YOUR TASK | Every line below that includes "asynchronous" counts toward the total. Report that total alone.

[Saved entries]
=== Begin Enclosure ===
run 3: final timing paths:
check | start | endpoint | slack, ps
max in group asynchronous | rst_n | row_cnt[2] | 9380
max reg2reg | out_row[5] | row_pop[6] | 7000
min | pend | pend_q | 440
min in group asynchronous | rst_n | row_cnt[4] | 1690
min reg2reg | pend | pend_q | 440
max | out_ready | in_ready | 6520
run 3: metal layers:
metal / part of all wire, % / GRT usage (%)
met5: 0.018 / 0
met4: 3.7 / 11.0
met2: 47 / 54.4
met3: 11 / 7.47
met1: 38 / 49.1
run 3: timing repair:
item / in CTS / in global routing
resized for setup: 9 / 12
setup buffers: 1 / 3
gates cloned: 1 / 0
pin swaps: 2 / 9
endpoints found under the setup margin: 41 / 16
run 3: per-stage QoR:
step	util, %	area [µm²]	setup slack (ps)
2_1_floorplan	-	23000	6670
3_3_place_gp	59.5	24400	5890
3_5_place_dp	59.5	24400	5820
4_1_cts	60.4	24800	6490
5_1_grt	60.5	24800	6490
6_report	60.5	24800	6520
=== End Enclosure ===
=== Begin Enclosure ===
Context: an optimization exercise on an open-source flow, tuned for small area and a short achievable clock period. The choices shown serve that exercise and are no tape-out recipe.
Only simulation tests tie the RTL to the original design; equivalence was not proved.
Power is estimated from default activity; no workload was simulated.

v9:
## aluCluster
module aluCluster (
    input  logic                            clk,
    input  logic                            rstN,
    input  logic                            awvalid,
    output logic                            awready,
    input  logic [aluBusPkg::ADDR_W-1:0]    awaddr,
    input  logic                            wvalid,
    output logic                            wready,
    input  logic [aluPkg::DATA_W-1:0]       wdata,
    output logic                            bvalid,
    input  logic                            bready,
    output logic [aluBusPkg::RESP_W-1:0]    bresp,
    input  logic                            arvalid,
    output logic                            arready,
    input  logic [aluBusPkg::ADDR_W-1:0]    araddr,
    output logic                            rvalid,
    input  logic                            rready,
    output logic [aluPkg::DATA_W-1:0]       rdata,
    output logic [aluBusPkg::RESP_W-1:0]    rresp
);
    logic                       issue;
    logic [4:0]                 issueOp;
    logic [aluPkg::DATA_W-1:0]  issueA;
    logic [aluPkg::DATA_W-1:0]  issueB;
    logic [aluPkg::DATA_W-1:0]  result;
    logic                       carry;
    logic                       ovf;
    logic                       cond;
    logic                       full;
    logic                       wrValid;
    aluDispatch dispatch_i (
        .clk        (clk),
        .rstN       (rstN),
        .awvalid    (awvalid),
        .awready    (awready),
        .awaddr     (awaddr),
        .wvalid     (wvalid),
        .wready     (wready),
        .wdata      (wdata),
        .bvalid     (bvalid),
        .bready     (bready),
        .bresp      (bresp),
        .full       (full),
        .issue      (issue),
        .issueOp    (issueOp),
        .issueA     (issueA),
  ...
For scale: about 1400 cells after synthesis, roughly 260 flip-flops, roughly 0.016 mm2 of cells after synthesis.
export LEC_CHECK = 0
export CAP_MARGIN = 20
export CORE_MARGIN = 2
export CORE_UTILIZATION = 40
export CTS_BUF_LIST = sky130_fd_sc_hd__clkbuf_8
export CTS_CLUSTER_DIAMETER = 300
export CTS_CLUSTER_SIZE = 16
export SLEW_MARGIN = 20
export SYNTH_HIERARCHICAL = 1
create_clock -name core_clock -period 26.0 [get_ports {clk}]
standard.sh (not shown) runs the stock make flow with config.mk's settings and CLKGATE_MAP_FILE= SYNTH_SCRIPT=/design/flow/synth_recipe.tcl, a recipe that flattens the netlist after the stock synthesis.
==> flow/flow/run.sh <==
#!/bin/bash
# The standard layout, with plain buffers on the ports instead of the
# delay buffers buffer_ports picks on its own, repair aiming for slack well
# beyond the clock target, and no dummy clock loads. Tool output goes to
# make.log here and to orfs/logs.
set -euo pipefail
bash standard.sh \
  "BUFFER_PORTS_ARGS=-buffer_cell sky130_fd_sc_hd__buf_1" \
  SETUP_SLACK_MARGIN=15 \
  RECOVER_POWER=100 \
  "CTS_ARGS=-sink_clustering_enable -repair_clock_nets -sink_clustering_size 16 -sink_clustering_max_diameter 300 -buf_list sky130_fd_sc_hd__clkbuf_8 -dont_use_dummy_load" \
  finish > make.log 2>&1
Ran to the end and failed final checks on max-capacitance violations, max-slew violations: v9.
=== End Enclosure ===
=== Begin Enclosure ===
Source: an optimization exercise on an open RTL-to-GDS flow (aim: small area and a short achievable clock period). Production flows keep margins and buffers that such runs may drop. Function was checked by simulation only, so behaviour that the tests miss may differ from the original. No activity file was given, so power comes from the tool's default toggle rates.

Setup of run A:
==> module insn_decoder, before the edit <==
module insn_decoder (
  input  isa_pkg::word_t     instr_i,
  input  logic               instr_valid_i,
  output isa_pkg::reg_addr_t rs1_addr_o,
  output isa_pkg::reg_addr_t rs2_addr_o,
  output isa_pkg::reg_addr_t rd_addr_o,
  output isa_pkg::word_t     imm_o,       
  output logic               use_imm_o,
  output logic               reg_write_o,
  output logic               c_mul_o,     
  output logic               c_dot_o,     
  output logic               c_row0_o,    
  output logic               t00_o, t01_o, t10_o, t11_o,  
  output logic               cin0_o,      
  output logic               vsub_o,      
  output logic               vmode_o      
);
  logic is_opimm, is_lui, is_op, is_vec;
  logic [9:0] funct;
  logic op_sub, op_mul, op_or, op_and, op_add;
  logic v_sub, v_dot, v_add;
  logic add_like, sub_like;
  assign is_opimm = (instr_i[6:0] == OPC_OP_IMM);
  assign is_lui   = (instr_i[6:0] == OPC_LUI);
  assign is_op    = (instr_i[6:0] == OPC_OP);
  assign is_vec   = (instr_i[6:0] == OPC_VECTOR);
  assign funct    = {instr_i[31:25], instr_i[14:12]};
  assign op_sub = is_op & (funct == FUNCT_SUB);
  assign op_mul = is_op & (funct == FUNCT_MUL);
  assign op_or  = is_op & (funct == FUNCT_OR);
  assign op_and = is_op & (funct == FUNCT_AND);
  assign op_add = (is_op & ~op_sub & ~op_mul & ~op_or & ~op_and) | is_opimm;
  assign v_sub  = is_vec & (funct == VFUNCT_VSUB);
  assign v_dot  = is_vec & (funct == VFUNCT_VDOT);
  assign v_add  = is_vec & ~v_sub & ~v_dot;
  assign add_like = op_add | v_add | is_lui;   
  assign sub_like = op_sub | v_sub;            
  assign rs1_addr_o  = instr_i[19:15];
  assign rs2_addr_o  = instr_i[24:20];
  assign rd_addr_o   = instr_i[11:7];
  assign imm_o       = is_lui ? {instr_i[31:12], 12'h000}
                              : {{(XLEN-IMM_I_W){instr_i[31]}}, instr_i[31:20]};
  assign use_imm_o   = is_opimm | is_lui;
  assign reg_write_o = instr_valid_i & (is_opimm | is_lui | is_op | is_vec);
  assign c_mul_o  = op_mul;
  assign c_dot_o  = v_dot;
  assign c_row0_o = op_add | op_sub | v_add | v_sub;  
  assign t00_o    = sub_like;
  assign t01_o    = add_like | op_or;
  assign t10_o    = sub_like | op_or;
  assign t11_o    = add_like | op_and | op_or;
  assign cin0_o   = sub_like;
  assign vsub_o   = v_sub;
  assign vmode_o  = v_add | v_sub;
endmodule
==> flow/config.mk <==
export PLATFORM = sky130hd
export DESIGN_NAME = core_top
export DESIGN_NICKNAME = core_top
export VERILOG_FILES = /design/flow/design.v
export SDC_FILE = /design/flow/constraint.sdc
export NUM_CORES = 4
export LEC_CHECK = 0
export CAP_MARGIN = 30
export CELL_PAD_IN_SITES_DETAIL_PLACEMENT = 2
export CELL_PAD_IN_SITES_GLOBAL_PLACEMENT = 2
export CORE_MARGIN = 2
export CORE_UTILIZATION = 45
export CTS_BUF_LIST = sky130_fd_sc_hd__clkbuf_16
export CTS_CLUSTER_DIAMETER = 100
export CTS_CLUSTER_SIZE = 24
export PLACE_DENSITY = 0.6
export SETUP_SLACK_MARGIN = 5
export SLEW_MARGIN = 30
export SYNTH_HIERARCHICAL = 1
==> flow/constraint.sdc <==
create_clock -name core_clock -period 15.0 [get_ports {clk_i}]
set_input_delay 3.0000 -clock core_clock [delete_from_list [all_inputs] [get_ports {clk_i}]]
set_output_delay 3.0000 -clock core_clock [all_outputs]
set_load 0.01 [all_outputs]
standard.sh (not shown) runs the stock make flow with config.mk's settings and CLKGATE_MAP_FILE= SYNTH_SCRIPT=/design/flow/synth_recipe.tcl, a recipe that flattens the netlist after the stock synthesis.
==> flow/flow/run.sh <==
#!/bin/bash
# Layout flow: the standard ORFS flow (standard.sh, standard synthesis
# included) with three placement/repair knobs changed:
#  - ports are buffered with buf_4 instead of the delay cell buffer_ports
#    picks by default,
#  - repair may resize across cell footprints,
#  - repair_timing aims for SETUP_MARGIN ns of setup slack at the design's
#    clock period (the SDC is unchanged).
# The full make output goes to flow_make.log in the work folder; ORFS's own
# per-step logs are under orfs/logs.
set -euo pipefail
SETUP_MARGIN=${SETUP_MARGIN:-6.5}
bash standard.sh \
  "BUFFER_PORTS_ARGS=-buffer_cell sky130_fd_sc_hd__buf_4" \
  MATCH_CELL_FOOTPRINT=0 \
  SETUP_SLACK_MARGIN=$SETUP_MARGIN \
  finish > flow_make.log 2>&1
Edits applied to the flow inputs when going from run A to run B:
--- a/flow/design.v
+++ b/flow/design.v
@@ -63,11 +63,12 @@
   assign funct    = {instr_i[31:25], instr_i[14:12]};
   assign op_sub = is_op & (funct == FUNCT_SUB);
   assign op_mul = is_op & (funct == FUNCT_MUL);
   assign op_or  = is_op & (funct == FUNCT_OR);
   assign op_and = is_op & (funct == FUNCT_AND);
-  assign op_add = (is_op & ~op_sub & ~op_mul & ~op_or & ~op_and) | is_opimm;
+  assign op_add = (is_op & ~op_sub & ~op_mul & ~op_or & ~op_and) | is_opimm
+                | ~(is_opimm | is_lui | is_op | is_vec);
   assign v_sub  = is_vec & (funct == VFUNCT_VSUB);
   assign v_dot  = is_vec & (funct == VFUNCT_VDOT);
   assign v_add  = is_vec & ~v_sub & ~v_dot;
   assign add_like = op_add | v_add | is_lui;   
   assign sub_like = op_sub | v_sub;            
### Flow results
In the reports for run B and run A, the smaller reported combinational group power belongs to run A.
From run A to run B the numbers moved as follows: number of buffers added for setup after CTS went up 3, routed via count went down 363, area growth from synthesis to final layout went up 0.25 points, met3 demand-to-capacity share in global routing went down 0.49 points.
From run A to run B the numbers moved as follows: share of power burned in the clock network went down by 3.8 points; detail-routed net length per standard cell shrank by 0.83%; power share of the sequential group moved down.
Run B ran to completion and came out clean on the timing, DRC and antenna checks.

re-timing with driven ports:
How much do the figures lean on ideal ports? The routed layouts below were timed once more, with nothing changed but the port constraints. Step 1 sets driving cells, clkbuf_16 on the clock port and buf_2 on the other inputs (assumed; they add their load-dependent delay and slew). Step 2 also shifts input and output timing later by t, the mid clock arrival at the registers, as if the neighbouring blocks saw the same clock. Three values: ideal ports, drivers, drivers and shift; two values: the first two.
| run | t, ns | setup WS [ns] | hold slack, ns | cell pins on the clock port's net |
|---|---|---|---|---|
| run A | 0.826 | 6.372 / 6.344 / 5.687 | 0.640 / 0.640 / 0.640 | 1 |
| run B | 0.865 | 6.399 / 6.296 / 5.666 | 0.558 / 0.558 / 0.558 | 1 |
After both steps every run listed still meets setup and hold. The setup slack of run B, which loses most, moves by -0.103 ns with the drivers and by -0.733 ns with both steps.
=== End Enclosure ===
WRITTEN SOLUTION | 2